▶ WHAT YOU NEED TO DO
Leave out every line before the one that contains "default: state <= IDLE;". Please restate that line and the rest of the data word for word, through the end.

▶ Collected data
<file path="src/rtl/jtpang_dma_pkg.sv">
// rtl/jtpang_dma_pkg.sv - shared state codes and widths for the object-table DMA
package jtpang_dma_pkg;

   // byte index width; wide enough for LEN+1 with the largest 4096-byte transfer
   localparam int CNTW = 13;

   typedef logic [2:0] dma_state_t;

   localparam dma_state_t IDLE    = 3'd0;
   localparam dma_state_t WAIT_VB = 3'd1;
   localparam dma_state_t REQ     = 3'd2;
   localparam dma_state_t ACK     = 3'd3;
   localparam dma_state_t COPY    = 3'd4;
   localparam dma_state_t REL     = 3'd5;

endpackage

</file>
<file path="src/rtl/jtpang_dma.sv">
// rtl/jtpang_dma.sv - object-table DMA sequencer for the Pang main board
module jtpang_dma
   import jtpang_dma_pkg::*;
#(
   parameter int          LEN      = 512,
   parameter logic [11:0] SRC_BASE = 12'h000,
   parameter int          OAW      = 9,
   parameter bit          VB_ONLY  = 1'b1,
   parameter int          TW       = 10
)(
   input  logic           clk,
   input  logic           rst,
   input  logic           cen,
   input  logic           dma_go,
   input  logic           LVBL,
   input  logic           busak_n,
   output logic           busrq_n,
   output logic [11:0]    src_addr,
   input  logic [7:0]     src_dout,
   output logic [OAW-1:0] obj_addr,
   output logic [7:0]     obj_din,
   output logic           obj_we,
   output logic           busy,
   output logic           done,
   output logic           err
);

   // index of the final COPY tick (the one that writes byte LEN-1)
   localparam logic [CNTW-1:0] LAST_IDX = CNTW'(LEN);
   // the source address stops advancing once it points at byte LEN-1
   localparam logic [CNTW-1:0] LAST_SRC = CNTW'(LEN - 1);

   dma_state_t      state;
   logic            go_q;
   logic            go_rise;
   logic            pending;
   logic [CNTW-1:0] idx;
   logic [TW-1:0]   tcnt;
   logic [TW-1:0]   tcnt_nxt;

   assign go_rise  = dma_go & ~go_q;
   assign tcnt_nxt = tcnt + TW'(1);

   // strobe history runs on every clk so a strobe between cen ticks is not lost
   always_ff @(posedge clk) begin
      if (rst) go_q <= 1'b0;
      else     go_q <= dma_go;
   end

   // transfer sequencer: start request, bus handshake, pipelined copy, release
   always_ff @(posedge clk) begin
      if (rst) begin
         state    <= IDLE;
         busrq_n  <= 1'b1;
         src_addr <= SRC_BASE;
         obj_addr <= '0;
         obj_din  <= '0;
         obj_we   <= 1'b0;
         busy     <= 1'b0;
         done     <= 1'b0;
         err      <= 1'b0;
         pending  <= 1'b0;
         tcnt     <= '0;
         idx      <= '0;
      end else begin
         obj_we <= 1'b0;
         if (go_rise) pending <= 1'b1;
         if (cen) begin
            done <= 1'b0;
            case (state)
               IDLE: begin
                  if (pending) begin
                     // a strobe landing on the accept edge stays queued
                     pending <= go_rise;
                     err     <= 1'b0;
                     busy    <= 1'b1;
                     state   <= WAIT_VB;
                  end
               end
               WAIT_VB: begin
                  if (!VB_ONLY || !LVBL) begin
                     busrq_n <= 1'b0;
                     state   <= REQ;
                  end
               end
               REQ: begin
                  busrq_n <= 1'b0;
                  tcnt    <= '0;
                  state   <= ACK;
               end
               ACK: begin
                  if (!busak_n) begin
                     src_addr <= SRC_BASE;
                     idx      <= '0;
                     state    <= COPY;
                  end else begin
                     tcnt <= tcnt_nxt;
                     if (&tcnt_nxt) begin
                        err     <= 1'b1;
                        busrq_n <= 1'b1;
                        busy    <= 1'b0;
                        state   <= IDLE;
                     end
                  end
               end
               COPY: begin
                  if (busak_n) begin
                     // CPU took the bus back: stop writing and hand it over at once
                     err     <= 1'b1;
                     busrq_n <= 1'b1;
                     busy    <= 1'b0;
                     state   <= IDLE;
                  end else begin
                     idx <= idx + CNTW'(1);
                     if (idx < LAST_SRC) src_addr <= src_addr + 12'd1;
                     // read data trails the address by one tick, so tick k stores byte k-1
                     if (idx != '0) begin
                        obj_we   <= 1'b1;
                        obj_addr <= OAW'(idx - CNTW'(1));
                        obj_din  <= src_dout;
                     end
                     if (idx == LAST_IDX) state <= REL;
                  end
               end
               REL: begin
                  busrq_n <= 1'b1;
                  done    <= 1'b1;
                  busy    <= 1'b0;
                  state   <= IDLE;
               end
               default: state <= IDLE;
            endcase
         end
      end
   end

endmodule

</file>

▶ RESULT FOR THIS EXERCISE
               default: state <= IDLE;
            endcase
         end
      end
   end

endmodule

</file>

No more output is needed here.